Form 403
2
Correction to Registered Agent: Effective January 1, 2010, a person designated as the registered
agent of an entity must have consented, either in a written or electronic form, to serve as the
registered agent of the entity. Although the consent of the person designated as registered agent is
required, a copy of the written or electronic consent need not be submitted with a certificate of
correction that corrects the name of the registered agent.
Please note that the designation or appointment of a person as the registered agent by an organizer
or a managerial official is an affirmation that the person named as registered agent in the corrected
instrument has consented to serve as registered agent. (BOC § 5.2011, effective January 1, 2010)
The liabilities and penalties imposed by sections 4.007 and 4.008 of the BOC apply with respect to a
false statement in a filing instrument that names a person as the registered agent of an entity without
that person’s consent. (BOC § 5.207)
Correction to Registered Office: The registered office address must be located at a street address
where service of process may be personally served on the entity’s registered agent during normal
business hours. Although the registered office is not required to be the entity’s principal place of
business, the registered office may not be solely a mailbox service or telephone answering service
(BOC § 5.201).
Identification of Other Errors and Corrections: This section of the form contains four text boxes
that may be used to identify corrections to errors or inaccuracies in the filing instrument other than
the provisions specifically described next to the check boxes in the section under “Identification of
Errors and Corrections.” Use the areas provided to identify by reference or description those
provisions to be added, altered or deleted by the correction. If the filing instrument to be corrected
was defectively or erroneously signed, sealed, acknowledged or verified, a correctly executed
instrument should be attached to the form as an exhibit.

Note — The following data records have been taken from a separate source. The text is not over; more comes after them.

<file path="config.mk">
export PLATFORM = sky130hd
export DESIGN_NAME = verify_seq_flat
export DESIGN_NICKNAME = d
export VERILOG_FILES = /design/src/rtl/verify_seq_if.sv /design/src/rtl/verify_seq.sv /design/src/flat_wrapper.sv
export SDC_FILE = /design/constraint.sdc
export NUM_CORES = 1
export LEC_CHECK = 0
export ABC_AREA = 1
export CELL_PAD_IN_SITES_DETAIL_PLACEMENT = 0
export CELL_PAD_IN_SITES_GLOBAL_PLACEMENT = 1
export CORE_UTILIZATION = 43
export CTS_CLUSTER_DIAMETER = 50
export CTS_CLUSTER_SIZE = 24
export DETAILED_ROUTE_END_ITERATION = 16
export DONT_BUFFER_PORTS = 1
export PLACE_DENSITY_LB_ADDON = 0.1
export REMOVE_ABC_BUFFERS = 1
export SLEW_MARGIN = 5
export SYNTH_ARGS = -nofsm -noshare
export SYNTH_HDL_FRONTEND = slang
export SYNTH_SLANG_ARGS = --single-unit
</file>
<file path="constraint.sdc">
create_clock -name clk -period 1.5 [get_ports clk]
set_input_delay 0.225 -clock clk [delete_from_list [all_inputs] [get_ports clk]]
set_output_delay 0.225 -clock clk [all_outputs]
set_load 0.02 [all_outputs]
</file>
<file path="src/rtl/verify_seq_if.sv">
// Byte-stream port bundle for the frame validator: a qualified input byte plus the
// published verdict, its announcement strobe and the recogniser state for observation.
interface verify_seq_if;
    // ascii_char is meaningful only in a cycle with char_valid=1; there is no ready,
    // so every qualified cycle is consumed as one byte.
    // output_strobe is a one-cycle pulse; sequence_valid is stable whenever it is high.
    logic [7:0] ascii_char;
    logic       char_valid;
    logic       sequence_valid;
    logic       output_strobe;
    logic [2:0] state_dbg;

    modport master (
        output ascii_char,
        output char_valid,
        input  sequence_valid,
        input  output_strobe,
        input  state_dbg
    );

    modport slave (
        input  ascii_char,
        input  char_valid,
        output sequence_valid,
        output output_strobe,
        output state_dbg
    );
endinterface

</file>
<file path="src/rtl/verify_seq.sv">
// NUL-framed recogniser for <digits><op><letters>; the verdict of each closed frame is
// announced by a single strobe aligned to the TX bit-rate tick.
module verify_seq #(
    parameter int UART_TX_baud = 115200,
    parameter int freq         = 50000000
) (
    input  logic         clk,
    input  logic         rst,
    verify_seq_if.slave  bus
);
    localparam int DIV_RAW = freq / UART_TX_baud;
    localparam int DIV     = (DIV_RAW < 1) ? 1 : DIV_RAW;
    localparam int CW      = (DIV > 1) ? $clog2(DIV) : 1;

    typedef enum logic [2:0] {
        IDLE  = 3'd0,
        START = 3'd1,
        DIG   = 3'd2,
        OP    = 3'd3,
        LET   = 3'd4,
        ERR   = 3'd5
    } state_t;

    state_t          state, state_nxt;
    logic [CW-1:0]   tick_cnt;
    logic            tick;
    logic            pending;
    logic            eval;
    logic            is_nul, is_digit, is_op, is_let;

    assign is_nul   = (bus.ascii_char == 8'h00);
    assign is_digit = (bus.ascii_char >= 8'h30) && (bus.ascii_char <= 8'h39);
    assign is_op    = (bus.ascii_char == 8'h2B) || (bus.ascii_char == 8'h2D) ||
                      (bus.ascii_char == 8'h2A) || (bus.ascii_char == 8'h2F);
    assign is_let   = (bus.ascii_char >= 8'h41) && (bus.ascii_char <= 8'h5A);

    // A NUL closes a frame only once at least one byte has been framed.
    assign eval = bus.char_valid && is_nul &&
                  ((state == DIG) || (state == OP) || (state == LET) || (state == ERR));

    assign tick          = (tick_cnt == CW'(DIV - 1));
    assign bus.state_dbg = state;

    always_comb begin
        state_nxt = state;
        if (bus.char_valid) begin
            case (state)
                IDLE:    if (is_nul) state_nxt = START;
                START:   if (is_nul)        state_nxt = START;
                         else if (is_digit) state_nxt = DIG;
                         else               state_nxt = ERR;
                DIG:     if (is_nul)        state_nxt = START;
                         else if (is_digit) state_nxt = DIG;
                         else if (is_op)    state_nxt = OP;
                         else               state_nxt = ERR;
                OP:      if (is_nul)        state_nxt = START;
                         else if (is_let)   state_nxt = LET;
                         else               state_nxt = ERR;
                LET:     if (is_nul)        state_nxt = START;
                         else if (is_let)   state_nxt = LET;
                         else               state_nxt = ERR;
                ERR:     if (is_nul)        state_nxt = START;
                default: state_nxt = IDLE;
            endcase
        end
    end

    always_ff @(posedge clk or negedge rst) begin
        if (!rst) begin
            state <= IDLE;
        end else begin
            state <= state_nxt;
        end
    end

    always_ff @(posedge clk or negedge rst) begin
        if (!rst) begin
            tick_cnt <= '0;
        end else if (tick) begin
            tick_cnt <= '0;
        end else begin
            tick_cnt <= tick_cnt + 1'b1;
        end
    end

    // A fresh evaluation outranks a coinciding tick so only the newest verdict is announced.
    always_ff @(posedge clk or negedge rst) begin
        if (!rst) begin
            bus.sequence_valid <= 1'b0;
            bus.output_strobe  <= 1'b0;
            pending            <= 1'b0;
        end else begin
            bus.output_strobe <= tick && pending && !eval;
            if (eval) begin
                bus.sequence_valid <= (state == LET);
                pending            <= 1'b1;
            end else if (tick && pending) begin
                pending <= 1'b0;
            end
        end
    end
endmodule

</file>
<file path="src/flat_wrapper.sv">
// flat-port wrapper written by rule: the top's interface ports become plain ports
module verify_seq_flat 
#(
    parameter int UART_TX_baud = 115200,
    parameter int freq         = 50000000
)
  (clk, rst, bus_ascii_char, bus_char_valid, bus_sequence_valid, bus_output_strobe, bus_state_dbg);
  verify_seq_if bus_i ();
  input  logic clk;
  input  logic rst;
  input wire logic [$bits(bus_i.ascii_char)-1:0] bus_ascii_char;
  input wire logic [$bits(bus_i.char_valid)-1:0] bus_char_valid;
  output wire logic [$bits(bus_i.sequence_valid)-1:0] bus_sequence_valid;
  output wire logic [$bits(bus_i.output_strobe)-1:0] bus_output_strobe;
  output wire logic [$bits(bus_i.state_dbg)-1:0] bus_state_dbg;
  assign bus_i.ascii_char = bus_ascii_char;
  assign bus_i.char_valid = bus_char_valid;
  assign bus_sequence_valid = bus_i.sequence_valid;
  assign bus_output_strobe = bus_i.output_strobe;
  assign bus_state_dbg = bus_i.state_dbg;
  verify_seq #(.UART_TX_baud(UART_TX_baud), .freq(freq)) u_core (.clk(clk), .rst(rst), .bus(bus_i));
endmodule
</file>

Statement of Correction: This section states that the purpose of the certificate of correction is to
correct inaccuracies, errors or defects consistent with section 4.103 of the BOC.

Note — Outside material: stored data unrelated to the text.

[src/rtl/dmem_arbiter.sv]
// Data-memory arbiter: shares one single-ported byte-addressed memory between the
// CPU memory stage and a word-burst DMA engine, interleaving them round-robin.
module dmem_arbiter #(
    parameter int DATA_WIDTH = 32,
    parameter int LEN_WIDTH  = 8
) (
    input  logic                  i_clk,
    input  logic                  i_rst,
    // CPU memory stage
    input  logic                  i_cpu_req,
    input  logic                  i_cpu_we,
    input  logic                  i_cpu_byte,
    input  logic [DATA_WIDTH-1:0] i_cpu_addr,
    input  logic [DATA_WIDTH-1:0] i_cpu_wdata,
    output logic [DATA_WIDTH-1:0] o_cpu_rdata,
    output logic                  o_cpu_stall,
    // DMA engine
    input  logic                  i_dma_start,
    input  logic                  i_dma_dir,
    input  logic [DATA_WIDTH-1:0] i_dma_base,
    input  logic [LEN_WIDTH-1:0]  i_dma_len,
    input  logic [DATA_WIDTH-1:0] i_dma_wdata,
    output logic [DATA_WIDTH-1:0] o_dma_rdata,
    output logic                  o_dma_beat,
    output logic                  o_dma_busy,
    output logic                  o_dma_done,
    // Data memory pins
    output logic                  o_mem_we,
    output logic                  o_mem_st_byte,
    output logic                  o_mem_ld_byte,
    output logic [DATA_WIDTH-1:0] o_mem_addr,
    output logic [DATA_WIDTH-1:0] o_mem_wd,
    input  logic [DATA_WIDTH-1:0] i_mem_rd
);

    typedef enum logic [1:0] {
        S_IDLE,
        S_BURST,
        S_DONE
    } state_t;

    state_t                r_state;
    state_t                w_state_next;
    logic [DATA_WIDTH-1:0] r_ptr;
    logic [LEN_WIDTH-1:0]  r_remaining;
    logic                  r_dir;
    logic                  r_last_grant;   // 0 = CPU, 1 = DMA

    logic                  w_in_burst;
    logic                  w_dma_beat;
    logic                  w_last_beat;

    assign w_in_burst  = (r_state == S_BURST);
    // The CPU wins only if it asked and the DMA had the previous grant.
    assign w_dma_beat  = w_in_burst & ~(i_cpu_req & r_last_grant);
    assign w_last_beat = w_dma_beat & (r_remaining == LEN_WIDTH'(1));

    assign o_dma_beat  = w_dma_beat;
    assign o_cpu_stall = i_cpu_req & w_dma_beat;
    assign o_dma_busy  = w_in_burst;
    assign o_dma_done  = (r_state == S_DONE);
    assign o_cpu_rdata = i_mem_rd;
    assign o_dma_rdata = i_mem_rd;

    // NOTE: every output of a combinational block gets a default first so no latch is inferred.
    always_comb begin
        w_state_next = r_state;
        case (r_state)
            S_IDLE: begin
                if (i_dma_start) begin
                    w_state_next = (i_dma_len != '0) ? S_BURST : S_DONE;
                end
            end
            S_BURST: begin
                if (w_last_beat) begin
                    w_state_next = S_DONE;
                end
            end
            S_DONE:  w_state_next = S_IDLE;
            default: w_state_next = S_IDLE;
        endcase
    end

    always_comb begin
        o_mem_we      = i_cpu_req & i_cpu_we & ~i_rst;
        o_mem_st_byte = i_cpu_byte;
        o_mem_ld_byte = i_cpu_byte;
        o_mem_addr    = i_cpu_addr;
        o_mem_wd      = i_cpu_wdata;
        if (w_dma_beat) begin
            o_mem_we      = r_dir;
            o_mem_st_byte = 1'b0;
            o_mem_ld_byte = 1'b0;
            o_mem_addr    = r_ptr;
            o_mem_wd      = i_dma_wdata;
        end
    end

    // NOTE: sequential state uses non-blocking assignments so every register samples pre-edge values.
    always_ff @(posedge i_clk or posedge i_rst) begin
        if (i_rst) begin
            r_state      <= S_IDLE;
            r_ptr        <= '0;
            r_remaining  <= '0;
            r_dir        <= 1'b0;
            r_last_grant <= 1'b1;
        end else begin
            r_state <= w_state_next;
            if ((r_state == S_IDLE) && i_dma_start) begin
                r_ptr       <= i_dma_base;
                r_remaining <= i_dma_len;
                r_dir       <= i_dma_dir;
            end
            if (w_in_burst) begin
                r_last_grant <= w_dma_beat;
            end
            if (w_dma_beat) begin
                r_ptr       <= r_ptr + DATA_WIDTH'(4);
                r_remaining <= r_remaining - LEN_WIDTH'(1);
            end
        end
    end

endmodule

Correction of Merger, Conversion or Exchange: If the filing instrument to be corrected is a
merger, conversion or other instrument involving multiple entities, please include the names and file
numbers for all entities which were parties to the transaction so that the secretary of state may index
the certificate of correction to the record for each entity. If the space provided on page 5 of this form
is not sufficient, include the information as an attachment to this form.

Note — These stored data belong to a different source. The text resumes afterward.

`src/rtl/vein_pkg.sv`:
```
// Shared definitions for the vein frame sequencer: state encoding, default
// sizing and a width helper used by the top level.
package vein_pkg;

  localparam int IMG_PIX_DEF  = 3072;
  localparam int RES_N_DEF    = 256;
  localparam int ADDR_W_DEF   = 12;
  localparam int CONV_TMO_DEF = 4095;
  localparam int FRAME_CNT_W  = 8;

  typedef enum logic [2:0] {
    ST_IDLE       = 3'd0,
    ST_SAVE       = 3'd1,
    ST_CONV_START = 3'd2,
    ST_CONV_WAIT  = 3'd3,
    ST_SEND       = 3'd4,
    ST_DONE       = 3'd5
  } state_e;

  // Bits needed to hold any value in 0..max_val (never less than one).
  function automatic int cnt_width(input int max_val);
    return (max_val < 2) ? 1 : $clog2(max_val + 1);
  endfunction

endpackage

```
`src/rtl/seq_counter.sv`:
```
// Generic up-counter with synchronous clear, count enable and a terminal-count
// flag; it wraps to zero when enabled at MAX.
module seq_counter #(
  parameter int W   = 8,
  parameter int MAX = 255
) (
  input  logic         clk,
  input  logic         rst,
  input  logic         clr,
  input  logic         en,
  output logic [W-1:0] count,
  output logic         at_max
);

  assign at_max = (count == W'(MAX));

  // NOTE: sequential state is written with <= so every flop samples the
  // pre-edge values; blocking assignments here would create order-dependent
  // behaviour between processes.
  always_ff @(posedge clk or posedge rst) begin
    if (rst) begin
      count <= '0;
    end else if (clr) begin
      count <= '0;
    end else if (en) begin
      count <= at_max ? '0 : count + W'(1);
    end
  end

endmodule

```
`src/rtl/vein_frame_sequencer.sv`:
```
// Frame sequencer: captures one sensor frame, launches the convolution engine,
// then streams the result buffer downstream with a valid/ready handshake.
module vein_frame_sequencer
  import vein_pkg::*;
#(
  parameter int IMG_PIX  = IMG_PIX_DEF,
  parameter int RES_N    = RES_N_DEF,
  parameter int ADDR_W   = ADDR_W_DEF,
  parameter int CONV_TMO = CONV_TMO_DEF
) (
  input  logic                   clk,
  input  logic                   rst,
  input  logic                   trigger,
  input  logic                   abort,
  input  logic                   pix_valid,
  output logic                   wr_en,
  output logic [ADDR_W-1:0]      wr_addr,
  output logic                   conv_start,
  input  logic                   conv_done,
  output logic                   tx_valid,
  input  logic                   tx_ready,
  output logic [ADDR_W-1:0]      tx_addr,
  output logic                   busy,
  output logic                   err,
  output logic [FRAME_CNT_W-1:0] frame_cnt
);

  localparam int TMO_W = cnt_width(CONV_TMO);

  state_e           state;
  state_e           state_nxt;
  logic             start_frame;
  logic             tx_accept;
  logic             tmo_tick;
  logic             tmo_expired;
  logic             wr_last;
  logic             tx_last;
  logic             tmo_last;
  logic [TMO_W-1:0] tmo_cnt_unused;

  // Abort outranks trigger, so a simultaneous pair leaves the frame unstarted.
  assign start_frame = (state == ST_IDLE) && trigger && !abort;
  assign tx_accept   = tx_valid && tx_ready;
  assign tmo_tick    = (state == ST_CONV_WAIT) && !conv_done;
  // Terminal at CONV_TMO-1: the tick that would reach CONV_TMO is the timeout.
  assign tmo_expired = tmo_tick && tmo_last;
  assign busy        = (state != ST_IDLE);

  seq_counter #(
    .W   (ADDR_W),
    .MAX (IMG_PIX - 1)
  ) u_wr_cnt (
    .clk    (clk),
    .rst    (rst),
    .clr    (start_frame),
    .en     (wr_en),
    .count  (wr_addr),
    .at_max (wr_last)
  );

  seq_counter #(
    .W   (ADDR_W),
    .MAX (RES_N - 1)
  ) u_tx_cnt (
    .clk    (clk),
    .rst    (rst),
    .clr    (start_frame),
    .en     (tx_accept),
    .count  (tx_addr),
    .at_max (tx_last)
  );

  // Only the terminal flag of the timeout counter drives any decision.
  seq_counter #(
    .W   (TMO_W),
    .MAX (CONV_TMO - 1)
  ) u_tmo_cnt (
    .clk    (clk),
    .rst    (rst),
    .clr    (start_frame),
    .en     (tmo_tick),
    .count  (tmo_cnt_unused),
    .at_max (tmo_last)
  );

  always_ff @(posedge clk or posedge rst) begin
    if (rst) begin
      state <= ST_IDLE;
    end else begin
      state <= state_nxt;
    end
  end

  // NOTE: every signal assigned in this block gets a default first, so no
  // path through the case statement can leave one unassigned and infer a latch.
  always_comb begin
    state_nxt  = state;
    wr_en      = 1'b0;
    conv_start = 1'b0;
    tx_valid   = 1'b0;

    unique case (state)
      ST_IDLE: begin
        if (trigger) state_nxt = ST_SAVE;
      end
      ST_SAVE: begin
        wr_en = pix_valid;
        if (pix_valid && wr_last) state_nxt = ST_CONV_START;
      end
      ST_CONV_START: begin
        conv_start = 1'b1;
        state_nxt  = ST_CONV_WAIT;
      end
      ST_CONV_WAIT: begin
        if (conv_done)     state_nxt = ST_SEND;
        else if (tmo_last) state_nxt = ST_IDLE;
      end
      ST_SEND: begin
        tx_valid = 1'b1;
        if (tx_ready && tx_last) state_nxt = ST_DONE;
      end
      ST_DONE: begin
        state_nxt = ST_IDLE;
      end
      default: begin
        state_nxt = ST_IDLE;
      end
    endcase

    if (abort) state_nxt = ST_IDLE;
  end

  always_ff @(posedge clk or posedge rst) begin
    if (rst) begin
      err       <= 1'b0;
      frame_cnt <= '0;
    end else begin
      if (start_frame) begin
        err <= 1'b0;
      end else if (tmo_expired && !abort) begin
        err <= 1'b1;
      end
      if ((state == ST_DONE) && !abort) begin
        frame_cnt <= frame_cnt + FRAME_CNT_W'(1);
      end
    end
  end

endmodule

```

Effectiveness of Filing: This section states the effectiveness of filing as provided in section 4.105
of the BOC.
Execution: Pursuant to section 4.101(b) of the BOC, the certificate of correction must be signed by
a person authorized by the BOC to sign the filing instrument to be corrected. Generally, a governing
person or managerial official of the entity signs a filing instrument, including a certificate of
correction.
If the correction relates to a certificate of formation, the certificate of correction would be signed by
a person authorized to sign the certificate of formation. If the correction relates to a merger,
conversion or exchange transaction, the certificate of correction need not be signed on behalf of each
entity named in the filing instrument being corrected. In the case of a merger, the certificate of
correction must be signed by a person authorized to act in regard to a surviving entity in the merger.